Larry was both a Baptist minister and a Buddhist Dharma teacher, a combination that for him never posed a conflict. He felt that Jesus and Thích Nhất Hạnh were deeply aligned, and his life reflected the way these two traditions could harmonize. At times, his voice carried the power and fire of a Baptist preacher, and at others, the gentleness and clarity of a Buddhist teacher—blending seamlessly into something uniquely his own.
His Dharma name was True Great Sound, and he was indeed a master of sound. He soothed, uplifted, and gave confidence through his soulful songs; through the way he recited a poem from the depths of his being; and through the way he directed us in his teachings to listen to the sounds of the world—both the suffering and the joy—and to respond wholeheartedly.
When I became a nun, Larry’s mentorship and steadfast support were a guiding light. Together, he and I helped organize the first POC retreat at Deer Park in 2004, which is still to date the largest BIPOC retreat ever held in the U.S., and we continued organizing and teaching these retreats in subsequent years. Larry’s Dharma talks were tender, authentic and transformative, addressing the pain and resilience of people of color. He embodied and encouraged us to “stand up in the house of belonging” as he writes in his poem, For You.
We also collaborated with others on creating a new Touching the Earth practice to honor the many racial and ethnic land ancestors in the U.S. When Thích Nhất Hạnh asked me to edit his teachings from the POC retreats into a book, he requested that I include Larry and my teachings in it, and Together We Are One: Honoring Our Diversity, Celebrating Our Connection came out in 2006.
Larry experienced enormous suffering in his life, but he moved through the world with grace, humor, and lightness.
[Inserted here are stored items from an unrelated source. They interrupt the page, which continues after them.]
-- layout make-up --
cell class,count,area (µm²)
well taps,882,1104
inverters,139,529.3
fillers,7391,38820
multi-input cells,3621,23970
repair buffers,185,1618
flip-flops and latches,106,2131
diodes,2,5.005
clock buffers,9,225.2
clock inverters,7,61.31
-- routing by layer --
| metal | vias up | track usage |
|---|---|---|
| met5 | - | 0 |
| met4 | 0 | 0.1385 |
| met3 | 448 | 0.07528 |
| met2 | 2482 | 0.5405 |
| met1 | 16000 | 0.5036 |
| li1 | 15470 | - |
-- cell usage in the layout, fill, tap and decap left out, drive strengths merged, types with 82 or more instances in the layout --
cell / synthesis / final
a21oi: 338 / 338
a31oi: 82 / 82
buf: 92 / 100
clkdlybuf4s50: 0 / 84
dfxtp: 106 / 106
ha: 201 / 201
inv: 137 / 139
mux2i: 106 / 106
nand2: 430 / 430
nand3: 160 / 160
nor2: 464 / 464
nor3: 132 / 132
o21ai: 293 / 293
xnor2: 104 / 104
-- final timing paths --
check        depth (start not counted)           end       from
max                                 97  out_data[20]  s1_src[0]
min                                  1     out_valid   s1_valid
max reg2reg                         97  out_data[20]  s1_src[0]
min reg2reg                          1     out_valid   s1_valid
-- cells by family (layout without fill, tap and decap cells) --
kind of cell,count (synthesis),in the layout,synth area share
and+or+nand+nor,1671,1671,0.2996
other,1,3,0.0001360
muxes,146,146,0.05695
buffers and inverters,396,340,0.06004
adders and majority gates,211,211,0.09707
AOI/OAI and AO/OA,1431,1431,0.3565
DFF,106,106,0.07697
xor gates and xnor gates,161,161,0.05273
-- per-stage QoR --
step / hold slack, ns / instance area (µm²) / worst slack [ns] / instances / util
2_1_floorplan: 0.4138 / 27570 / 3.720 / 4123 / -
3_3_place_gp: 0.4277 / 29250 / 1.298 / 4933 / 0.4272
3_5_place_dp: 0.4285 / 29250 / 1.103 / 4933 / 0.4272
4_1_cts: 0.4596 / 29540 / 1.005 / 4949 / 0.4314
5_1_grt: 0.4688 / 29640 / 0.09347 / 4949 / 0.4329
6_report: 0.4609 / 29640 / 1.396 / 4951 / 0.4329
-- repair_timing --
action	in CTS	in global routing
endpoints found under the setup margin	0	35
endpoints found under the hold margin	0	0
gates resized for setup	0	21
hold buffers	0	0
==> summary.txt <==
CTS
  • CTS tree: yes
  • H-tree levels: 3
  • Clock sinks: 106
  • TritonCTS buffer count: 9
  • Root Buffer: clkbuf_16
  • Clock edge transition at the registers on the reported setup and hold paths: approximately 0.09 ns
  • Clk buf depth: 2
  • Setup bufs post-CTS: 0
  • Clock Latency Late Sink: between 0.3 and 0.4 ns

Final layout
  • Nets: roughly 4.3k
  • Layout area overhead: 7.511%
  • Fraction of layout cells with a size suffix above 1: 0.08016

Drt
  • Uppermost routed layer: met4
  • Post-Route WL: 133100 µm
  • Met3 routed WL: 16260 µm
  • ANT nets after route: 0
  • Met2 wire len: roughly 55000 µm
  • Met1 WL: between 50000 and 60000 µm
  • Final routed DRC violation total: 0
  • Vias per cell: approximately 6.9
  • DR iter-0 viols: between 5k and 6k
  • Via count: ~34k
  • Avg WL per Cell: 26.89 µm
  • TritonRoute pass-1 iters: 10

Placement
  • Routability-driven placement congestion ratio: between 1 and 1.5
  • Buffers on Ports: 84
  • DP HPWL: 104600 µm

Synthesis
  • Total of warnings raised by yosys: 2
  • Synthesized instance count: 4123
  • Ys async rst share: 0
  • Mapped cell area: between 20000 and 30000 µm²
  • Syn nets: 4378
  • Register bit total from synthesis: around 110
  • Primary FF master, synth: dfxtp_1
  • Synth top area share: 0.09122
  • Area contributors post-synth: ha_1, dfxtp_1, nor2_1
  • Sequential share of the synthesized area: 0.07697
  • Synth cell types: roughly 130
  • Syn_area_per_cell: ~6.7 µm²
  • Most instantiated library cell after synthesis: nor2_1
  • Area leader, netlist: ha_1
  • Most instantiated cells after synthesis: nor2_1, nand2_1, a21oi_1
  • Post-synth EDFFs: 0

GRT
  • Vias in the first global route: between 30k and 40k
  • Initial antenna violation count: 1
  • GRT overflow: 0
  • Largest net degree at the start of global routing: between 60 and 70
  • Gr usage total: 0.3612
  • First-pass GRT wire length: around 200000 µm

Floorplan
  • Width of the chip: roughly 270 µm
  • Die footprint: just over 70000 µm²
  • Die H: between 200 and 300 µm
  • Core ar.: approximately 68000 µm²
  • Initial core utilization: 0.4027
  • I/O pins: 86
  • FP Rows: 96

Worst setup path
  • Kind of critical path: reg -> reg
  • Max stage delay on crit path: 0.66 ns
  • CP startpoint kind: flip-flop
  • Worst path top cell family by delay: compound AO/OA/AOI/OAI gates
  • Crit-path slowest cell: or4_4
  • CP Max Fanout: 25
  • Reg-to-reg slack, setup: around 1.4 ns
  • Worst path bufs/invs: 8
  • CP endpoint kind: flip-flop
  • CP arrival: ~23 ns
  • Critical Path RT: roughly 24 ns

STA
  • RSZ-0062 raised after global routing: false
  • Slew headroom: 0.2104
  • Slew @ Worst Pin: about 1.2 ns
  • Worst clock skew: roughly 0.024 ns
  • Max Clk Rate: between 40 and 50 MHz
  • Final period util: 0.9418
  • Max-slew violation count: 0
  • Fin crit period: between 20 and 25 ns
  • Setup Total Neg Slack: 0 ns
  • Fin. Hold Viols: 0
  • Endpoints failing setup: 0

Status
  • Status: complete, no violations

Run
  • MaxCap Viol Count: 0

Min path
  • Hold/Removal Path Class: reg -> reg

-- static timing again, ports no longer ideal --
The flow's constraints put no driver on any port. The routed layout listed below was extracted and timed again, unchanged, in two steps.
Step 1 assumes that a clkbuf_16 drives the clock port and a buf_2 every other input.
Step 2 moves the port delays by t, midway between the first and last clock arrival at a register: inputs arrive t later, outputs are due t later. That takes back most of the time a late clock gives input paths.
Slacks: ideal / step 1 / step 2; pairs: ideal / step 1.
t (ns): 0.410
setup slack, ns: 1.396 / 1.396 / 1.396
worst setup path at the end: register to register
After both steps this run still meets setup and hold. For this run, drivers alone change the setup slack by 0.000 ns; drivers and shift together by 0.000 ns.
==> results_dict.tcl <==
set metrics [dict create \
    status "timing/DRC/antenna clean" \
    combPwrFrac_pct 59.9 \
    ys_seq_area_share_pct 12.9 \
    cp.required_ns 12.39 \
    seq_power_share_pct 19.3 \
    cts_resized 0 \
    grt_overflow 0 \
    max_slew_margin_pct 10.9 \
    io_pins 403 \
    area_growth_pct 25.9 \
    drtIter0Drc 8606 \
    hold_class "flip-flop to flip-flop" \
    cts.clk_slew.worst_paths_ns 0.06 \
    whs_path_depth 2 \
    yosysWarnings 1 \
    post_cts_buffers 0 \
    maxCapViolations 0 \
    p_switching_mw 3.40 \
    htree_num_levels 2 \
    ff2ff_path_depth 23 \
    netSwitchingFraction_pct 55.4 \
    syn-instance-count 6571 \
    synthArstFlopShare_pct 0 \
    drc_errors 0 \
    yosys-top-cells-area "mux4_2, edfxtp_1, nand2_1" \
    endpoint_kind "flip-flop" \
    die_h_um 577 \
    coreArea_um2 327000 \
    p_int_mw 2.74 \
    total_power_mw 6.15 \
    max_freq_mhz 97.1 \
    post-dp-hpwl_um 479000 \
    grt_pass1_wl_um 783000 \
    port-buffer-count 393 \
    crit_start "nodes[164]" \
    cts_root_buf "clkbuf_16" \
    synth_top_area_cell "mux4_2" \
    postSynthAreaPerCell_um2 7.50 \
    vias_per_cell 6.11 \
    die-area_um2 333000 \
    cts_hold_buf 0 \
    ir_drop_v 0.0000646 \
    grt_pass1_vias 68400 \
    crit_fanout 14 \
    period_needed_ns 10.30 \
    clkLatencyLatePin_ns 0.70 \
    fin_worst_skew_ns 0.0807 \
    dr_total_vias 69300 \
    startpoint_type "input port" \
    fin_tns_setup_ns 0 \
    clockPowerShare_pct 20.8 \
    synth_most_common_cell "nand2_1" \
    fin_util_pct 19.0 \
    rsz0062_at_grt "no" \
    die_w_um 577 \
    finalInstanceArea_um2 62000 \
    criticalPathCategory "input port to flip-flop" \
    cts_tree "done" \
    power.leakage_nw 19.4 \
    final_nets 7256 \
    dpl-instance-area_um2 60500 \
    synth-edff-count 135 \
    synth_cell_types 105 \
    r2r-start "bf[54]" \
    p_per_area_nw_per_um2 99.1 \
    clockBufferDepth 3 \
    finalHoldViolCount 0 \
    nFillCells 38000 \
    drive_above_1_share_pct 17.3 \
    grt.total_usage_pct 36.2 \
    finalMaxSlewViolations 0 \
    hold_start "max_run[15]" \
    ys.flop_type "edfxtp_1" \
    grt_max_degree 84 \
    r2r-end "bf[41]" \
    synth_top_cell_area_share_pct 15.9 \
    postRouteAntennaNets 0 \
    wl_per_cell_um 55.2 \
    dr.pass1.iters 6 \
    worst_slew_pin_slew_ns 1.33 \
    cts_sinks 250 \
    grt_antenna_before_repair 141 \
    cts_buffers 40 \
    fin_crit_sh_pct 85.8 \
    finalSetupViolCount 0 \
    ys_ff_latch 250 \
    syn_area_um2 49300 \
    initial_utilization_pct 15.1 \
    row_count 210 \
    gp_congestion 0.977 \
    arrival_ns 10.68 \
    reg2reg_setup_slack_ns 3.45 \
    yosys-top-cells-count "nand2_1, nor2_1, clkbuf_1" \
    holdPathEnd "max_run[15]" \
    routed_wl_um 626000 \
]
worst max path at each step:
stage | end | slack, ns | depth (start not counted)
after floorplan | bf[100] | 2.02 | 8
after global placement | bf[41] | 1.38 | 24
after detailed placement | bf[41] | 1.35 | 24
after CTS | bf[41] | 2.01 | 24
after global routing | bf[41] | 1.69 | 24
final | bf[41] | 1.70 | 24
This is an optimization exercise on Yosys and OpenROAD, whose aim is small area, a short achievable clock period and few clock cycles per item, not a production implementation. The RTL was checked by simulation tests, not by an equivalence proof against the original design. Power is estimated from default activity; no workload was simulated.

==> job 6020: inputs <==
==> flow/design.v (excerpt) <==
module cvu_contexts (
    input  wire        clk,
    input  wire        rst,
    input  wire        req_valid,
    output wire        req_ready,
    input  wire        req_write,
    input  wire [7:0]  req_waddr,
    input  wire [31:0] req_wdata,
    input  wire [3:0]  req_be,
    output wire        rsp_valid,
    output wire [31:0] rsp_rdata
);
export LEC_CHECK = 0
export CAP_MARGIN = 20
export CORE_MARGIN = 2
export CORE_UTILIZATION = 45
export PLACE_DENSITY = 0.6
export SETUP_SLACK_MARGIN = 4.5
export SLEW_MARGIN = 20
create_clock -name core_clock -period 8.0 [get_ports {clk}]
run.sh (not shown) runs the stock make flow with config.mk's settings and CLKGATE_MAP_FILE= SYNTH_SCRIPT=/design/flow/synth_recipe.tcl, a recipe that flattens the netlist after the stock synthesis.
==> job 153: changes against job 6020 <==
--- a/flow/design.v
+++ b/flow/design.v
@@ -250,27 +250,25 @@
             f_c16_2[29] = 1'b0;
             f_c16_2[30] = 1'b0;
             f_c16_2[31] = 1'b0;
         end
     endfunction
-    function [31:0] crc_two;
-        input [31:0] s;
-        input [7:0]  b0;
-        input        e0;
-        input [7:0]  b1;
-        input        e1;
-        input [1:0]  alg;
-        reg   [7:0]  bb;
-        reg   [31:0] t1, t2;
+    function [1:0] lane_first;
+        input [3:0] e;
+        input       swap;
         begin
-            bb = e0 ? b0 : b1;
-            case (alg)
-                ALG_CRC32: begin t1 = f_c32_1(s, bb, 8'h0);  t2 = f_c32_2(s, b0, b1);  end
-                ALG_CRC16: begin t1 = f_c16_1(s, bb, 8'h0);  t2 = f_c16_2(s, b0, b1);  end
-                default:   begin t1 = f_c32c_1(s, bb, 8'h0); t2 = f_c32c_2(s, b0, b1); end
-            endcase
-            crc_two = (e0 & e1) ? t2 : (e0 | e1) ? t1 : s;
+            if (!swap) lane_first = e[0] ? 2'd0 : e[1] ? 2'd1 : e[2] ? 2'd2 : 2'd3;
+            else       lane_first = e[3] ? 2'd3 : e[2] ? 2'd2 : e[1] ? 2'd1 : 2'd0;
+        end
+    endfunction
+    function [1:0] lane_second;
+        input [3:0] e;
+        input       swap;
+        reg   [3:0] m;
+        begin
+            m = e & ~(4'b0001 << lane_first(e, swap));
+            lane_second = lane_first(m, swap);
         end
     endfunction
     reg        stall_q;
     reg        a_v;
     reg        a_wr;
@@ -323,46 +321,41 @@
     reg        r_v;
     reg [3:0]  r_ctx;
     reg        r_feed, r_cfgw, r_init, r_stw, r_cntw, r_rd;
     reg [2:0]  r_rsel;           
     reg [31:0] r_wd;             
-    reg [3:0]  r_be;
+    reg [2:0]  r_nb;             
+    reg [8:0]  r_k;              
     reg [31:0] r_s;
     reg [31:0] r_cnt;
     reg [1:0]  r_alg;
     reg        r_swap;
     reg        x_v;
     reg [3:0]  x_ctx;
     reg        x_feed, x_ws, x_wc, x_wcfg;
     reg [31:0] x_data;           
+    reg [31:0] x_rdata;          
     reg [31:0] x_cnt;
     reg [1:0]  x_alg;
     reg        x_swap;
-    reg [7:0]  x_b2, x_b3;
-    reg        x_e2, x_e3;
+    reg [3:0]  x_k;              
+    reg [15:0] x_bytes;
     reg        w_v;
     reg [3:0]  w_ctx;
     reg [15:0] w_oh;             
     reg        w_ws, w_wc, w_wcfg;
     reg [31:0] w_s;
     reg [31:0] w_cnt;
     reg [1:0]  w_alg;
     reg        w_swap;
     reg        r_usew;           
-    wire [31:0] x_s_fin = x_feed ? crc_two(x_data, x_b2, x_e2, x_b3, x_e3, x_alg) : x_data;
+    wire [31:0] x_s_fin = ({32{x_k[0]}} & f_c32c_2(x_data, x_bytes[7:0], x_bytes[15:8])) |
+                          ({32{x_k[1]}} & f_c32_2(x_data, x_bytes[7:0], x_bytes[15:8]))  |
+                          ({32{x_k[2]}} & f_c16_2(x_data, x_bytes[7:0], x_bytes[15:8]))  |
+                          ({32{x_k[3]}} & x_data);
     wire        r_16 = (r_alg == ALG_CRC16);
-    wire [7:0]  ob0 = r_wd[7:0];
-    wire [7:0]  ob1 = r_wd[15:8];
-    wire [7:0]  ob2 = r_wd[23:16];
-    wire [7:0]  ob3 = r_wd[31:24];
-    wire        oe0 = r_be[0];
-    wire        oe1 = r_be[1];
-    wire        oe2 = r_be[2];
-    wire        oe3 = r_be[3];
-    wire [2:0]  r_nb = {2'b00, r_be[0]} + {2'b00, r_be[1]} + {2'b00, r_be[2]} + {2'b00, r_be[3]};
     wire [31:0] r_sv    = r_usew ? w_s : r_s;
-    wire [31:0] r_s_two = crc_two(r_sv, ob0, oe0, ob1, oe1, r_alg);
     wire [31:0] r_s_simple = r_init ? (r_16 ? 32'h0000FFFF : 32'hFFFFFFFF)
                                     : (r_16 ? {16'h0, r_wd[15:0]} : r_wd);
     wire [31:0] r_cnt_simple = r_init ? 32'h0 : r_wd;
     reg [31:0] r_rdata;
     always @(*) begin
@@ -386,13 +379,26 @@
             rf_cnt  = rf_cnt  | (cnt_all[32*k +: 32] & {32{a_oh[k]}});
             rf_alg  = rf_alg  | (alg_all[2*k +: 2]   & {2{a_oh[k]}});
             rf_swap = rf_swap | (swap_all[k] & a_oh[k]);
         end
     end
-    wire hit_r = r_v && (r_ctx == a_ctx);
-    wire hit_x = x_v && (x_ctx == a_ctx);
-    wire hit_w = w_v && (w_ctx == a_ctx);
+    reg hit_r, hit_x, hit_w;
+    always @(posedge clk) begin
+        if (rst) begin
+            hit_r <= 1'b0;
+            hit_x <= 1'b0;
+            hit_w <= 1'b0;
+        end else if (stall_q) begin
+            hit_r <= 1'b0;
+            hit_x <= hit_r;
+            hit_w <= hit_x;
+        end else begin
+            hit_r <= a_v && (a_ctx == in_ctx);
+            hit_x <= r_v && (r_ctx == in_ctx);
+            hit_w <= x_v && (x_ctx == in_ctx);
+        end
+    end
     wire hit_rs = hit_r && (r_init || r_stw);
     wire a_usew = !hit_rs && hit_x && x_ws && x_feed;
     wire [31:0] a_s = hit_rs           ? r_s_simple :
                       (hit_x && x_ws)  ? x_data     :
                       (hit_w && w_ws)  ? w_s        : rf_s;
@@ -403,12 +409,28 @@
                         (hit_x && x_wcfg) ? x_alg     :
                         (hit_w && w_wcfg) ? w_alg     : rf_alg;
     wire        a_swap = (hit_r && r_cfgw) ? r_wd[4] :
                          (hit_x && x_wcfg) ? x_swap  :
                          (hit_w && w_wcfg) ? w_swap  : rf_swap;
+    wire [1:0] a_l0f = lane_first(a_be, 1'b0),  a_l1f = lane_first(a_be, 1'b1);
+    wire [1:0] a_l0s = lane_second(a_be, 1'b0), a_l1s = lane_second(a_be, 1'b1);
+    wire [1:0] a_l0l = lane_first(a_be, 1'b1),  a_l1l = lane_first(a_be, 1'b0);
+    wire       a_all = &a_be;
+    wire [1:0] a_lf  = a_swap ? a_l1f : a_l0f;
+    wire [1:0] a_ls  = a_swap ? a_l1s : a_l0s;
+    wire [1:0] a_ll  = a_swap ? a_l1l : a_l0l;
+    wire [1:0] a_lx  = a_all ? (a_swap ? 2'd1 : 2'd2) : a_ls;
+    wire [31:0] a_pack = {a_wd[8*a_ll +: 8], a_wd[8*a_lx +: 8], a_wd[8*a_ls +: 8], a_wd[8*a_lf +: 8]};
     wire a_ok  = a_v && !stall_q;
     wire a_cw  = a_wr && a_ctxacc;
+    wire       a_feedop = a_cw && (a_reg == R_FEED);
+    wire [2:0] a_nb  = {2'b00, a_be[0]} + {2'b00, a_be[1]} + {2'b00, a_be[2]} + {2'b00, a_be[3]};
+    wire       a_one = a_nb[0];
+    wire       a_two = !a_nb[0] && (a_nb[2] || a_nb[1]);
+    wire       a_c32  = (a_alg == ALG_CRC32);
+    wire       a_c16  = (a_alg == ALG_CRC16);
+    wire       a_c32c = !a_c32 && !a_c16;
     always @(posedge clk) begin
         if (rst)
             r_v <= 1'b0;
         else
             r_v <= a_ok;
@@ -418,38 +440,57 @@
         r_init <= a_cw && (a_reg == R_CMD) && a_wd[0];
         r_stw  <= a_cw && (a_reg == R_STATE);
         r_cntw <= a_cw && (a_reg == R_COUNT);
         r_rd   <= !a_wr;
         r_rsel <= a_dg ? 3'd6 : a_ctxacc ? ((a_reg[2:1] == 2'b11) ? 3'd7 : a_reg) : 3'd7;
-        r_wd   <= (a_dg && !a_wr)                      ? {26'h0, dg_q} :
-                  (a_cw && (a_reg == R_FEED) && a_swap) ? {a_wd[7:0], a_wd[15:8], a_wd[23:16], a_wd[31:24]} :
-                                                          a_wd;
-        r_be   <= a_swap ? {a_be[0], a_be[1], a_be[2], a_be[3]} : a_be;
+        r_wd   <= (a_dg && !a_wr)             ? {26'h0, dg_q} :
+                  (a_cw && (a_reg == R_FEED)) ? a_pack :
+                                                a_wd;
+        r_nb   <= a_nb;
+        r_k[0] <= a_feedop && a_one && a_c32c;
+        r_k[1] <= a_feedop && a_one && a_c32;
+        r_k[2] <= a_feedop && a_one && a_c16;
+        r_k[3] <= a_feedop && a_two && a_c32c;
+        r_k[4] <= a_feedop && a_two && a_c32;
+        r_k[5] <= a_feedop && a_two && a_c16;
+        r_k[6] <= a_feedop && (a_nb == 3'd0);
+        r_k[7] <= !a_wr;
+        r_k[8] <= a_wr && !a_feedop;
         r_s    <= a_s;
         r_cnt  <= a_cnt;
         r_alg  <= a_alg;
         r_swap <= a_swap;
         r_usew <= a_usew;
     end
+    wire x_two_n = r_feed && (r_nb[2] || (r_nb[1] && r_nb[0]));
     always @(posedge clk) begin
         if (rst)
             x_v <= 1'b0;
         else
             x_v <= r_v;
         x_ctx  <= r_ctx;
         x_feed <= r_feed;
         x_ws   <= r_v && (r_feed || r_init || r_stw);
         x_wc   <= r_v && (r_feed || r_init || r_cntw);
         x_wcfg <= r_v && r_cfgw;
-        x_data <= r_feed ? r_s_two : r_rd ? r_rdata : r_s_simple;
+        x_data <= ({32{r_k[0]}} & f_c32c_1(r_sv, r_wd[7:0], 8'h0))        |
+                  ({32{r_k[1]}} & f_c32_1(r_sv, r_wd[7:0], 8'h0))         |
+                  ({32{r_k[2]}} & f_c16_1(r_sv, r_wd[7:0], 8'h0))         |
+                  ({32{r_k[3]}} & f_c32c_2(r_sv, r_wd[7:0], r_wd[15:8])) |
+                  ({32{r_k[4]}} & f_c32_2(r_sv, r_wd[7:0], r_wd[15:8]))  |
+                  ({32{r_k[5]}} & f_c16_2(r_sv, r_wd[7:0], r_wd[15:8]))  |
+                  ({32{r_k[6]}} & r_sv)                                  |
+                  ({32{r_k[8]}} & r_s_simple);
+        x_rdata <= r_rdata;
         x_cnt  <= r_feed ? r_cnt + {29'h0, r_nb} : r_cnt_simple;
         x_alg  <= r_cfgw ? r_wd[1:0] : r_alg;
         x_swap <= r_wd[4];
-        x_b2   <= ob2;
-        x_b3   <= ob3;
-        x_e2   <= oe2;
-        x_e3   <= oe3;
+        x_k[0]  <= x_two_n && (r_alg != ALG_CRC32) && (r_alg != ALG_CRC16);
+        x_k[1]  <= x_two_n && (r_alg == ALG_CRC32);
+        x_k[2]  <= x_two_n && (r_alg == ALG_CRC16);
+        x_k[3]  <= !x_two_n;
+        x_bytes <= r_wd[31:16];
     end
     always @(posedge clk) begin
         if (rst) begin
             w_v  <= 1'b0;
             w_oh <= 16'h0;
@@ -492,7 +533,7 @@
             end
         end
     endgenerate
     assign req_ready = ~stall_q;
     assign rsp_valid = x_v;
-    assign rsp_rdata = x_data;
+    assign rsp_rdata = x_rdata;
 endmodule
CORE_UTILIZATION = 60   (was 45)
CTS_BUF_LIST = sky130_fd_sc_hd__clkbuf_16   (was unset)
CTS_CLUSTER_DIAMETER = 60   (was unset)
CTS_CLUSTER_SIZE = 30   (was unset)
PLACE_DENSITY = 0.72   (was 0.6)
SETUP_SLACK_MARGIN = 5.0   (was 4.5)
==> notes <==
Of job 6020 and job 153, job 153 has the higher core utilization (gap 18 points). Clock power: job 153 is smaller than job 6020 (about 13%). Of job 153 and job 6020, job 153 has the higher sequential cell count (gap 38). Between job 153 and job 6020, the lower critical path depth is in job 6020 (gap 1). In job 153 the sequential power is higher than in job 6020, by about 2%. Against job 153, the die area of job 6020 is larger by 41%. In job 6020 the non-clock buffer count is higher than in job 153, by 11. Between job 6020 and job 153, the lower final cell count is in job 153 (gap about 20%, measured against job 153). Between job 153 and job 6020, the lower design area is in job 153 (gap 6.2%, measured against job 6020). Between job 153 and job 6020, the lower register-to-register slack is in job 6020 (gap 0.56 ns). Job 153 completed without violations. Job 6020 produced a clean layout.
==> figures <==
| quantity | job 153 | job 6020 |
|---|---|---|
| Result of the run | finished clean | finished clean |
| Worst-case headroom to the max-slew limit | 17.4% | 9.87% |
| Largest net degree at the start of global routing | 129 | 81 |
| Worst Hold Slack | 0.333 ns | 0.335 ns |
| Non-clk invs | 63 | 30 |
| Met2 Routed Length | 99,400 microns | 113,000 microns |
| Drt first-iter violations | 6,868 | 6,874 |
| Final wirelength | 222,000 microns | 258,000 microns |
| # nets final | 5,000 | 5,653 |
| Tap cell count | 1,403 | 2,044 |
| Final clock skew | 0.0341 ns | 0.0501 ns |
| Fraction of the mapped netlist area in adder cells | 0.307% | 0.231% |
| Clock tree buffer count of the final layout | 113 | 199 |
| Instance count on the critical path | 10 | 9 |
| Slew at the pin closest to its max-slew limit | 1.24 ns | 1.35 ns |
| Share of the synthesized area in compound gates (AO/OA/AOI/OAI) | 13.3% | 13.7% |
| Depth of the CTS H-tree | 3 | 4 |
| Slowest-stage cell, CP | dfxtp_4 | mux2i_2 |
| Fillcell total | 7,547 | 13,300 |
| Switching share of power | 33.5% | 35.6% |
| Detailed placement HPWL | 134,000 microns | 160,000 microns |
Testbench counts of job 6020, summed over its fixed seeds: cycles 24,624, accesses 24,000.
Testbench counts of job 153, summed over its fixed seeds: cycles 24,624, accesses 24,000.

## re-timing with driven ports
How much do the figures lean on ideal ports? The routed layouts below were timed once more, with nothing changed but the port constraints. Step 1: set_driving_cell puts a clkbuf_16 on clk and a buf_2 on each other input, an assumption about the parent block. Step 2 times the ports against the registers' clock, not the clock port: input delays grow and output delays shrink by t, the midpoint of the rising clock arrivals with the driver on. a / b / c = ideal / step 1 / step 2; a / b = the first two.
run	shift t [ns]	setup WS [ns]	worst slew at a driven data input, ns
job 6020	0.870	4.347 / 4.347 / 3.778	0.09
job 153	0.809	4.903 / 4.903 / 4.286	0.05
After both steps every run listed still meets setup and hold. The setup slack of job 153, which loses most, moves by 0.000 ns with the drivers and by -0.617 ns with both steps.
He was deeply grounded in the Dharma, which allowed him to steadfastly engage with both personal and collective shadows. His book America’s Racial Karma is a luminous and courageous guide on how healing America’s racial wounds is inseparable from our collective awakening. Thích Nhất Hạnh’s deep love and respect for Larry and Peggy were evident in his invitation to them to live permanently at Deer Park, a rare honor. Larry and Peggy invested their lives in building community and mentoring others wherever they went and they were beloved as teaching couple all over the world.
Larry and I had the opportunity to teach together again at Omega in 2023, at the “Be Not Afraid: We Were Made for These Times” retreat. Larry and Peggy’s visit to our home in 2023 left us with such wonderful memories of their warmth and presence. That same year, we gathered with Buddhist and Christian practitioners for a communal reading of bell hooks’ last unpublished work of poems and prayers at Harvard—an experience of communing with the ancestors and each other in which Larry was a bright and powerful light.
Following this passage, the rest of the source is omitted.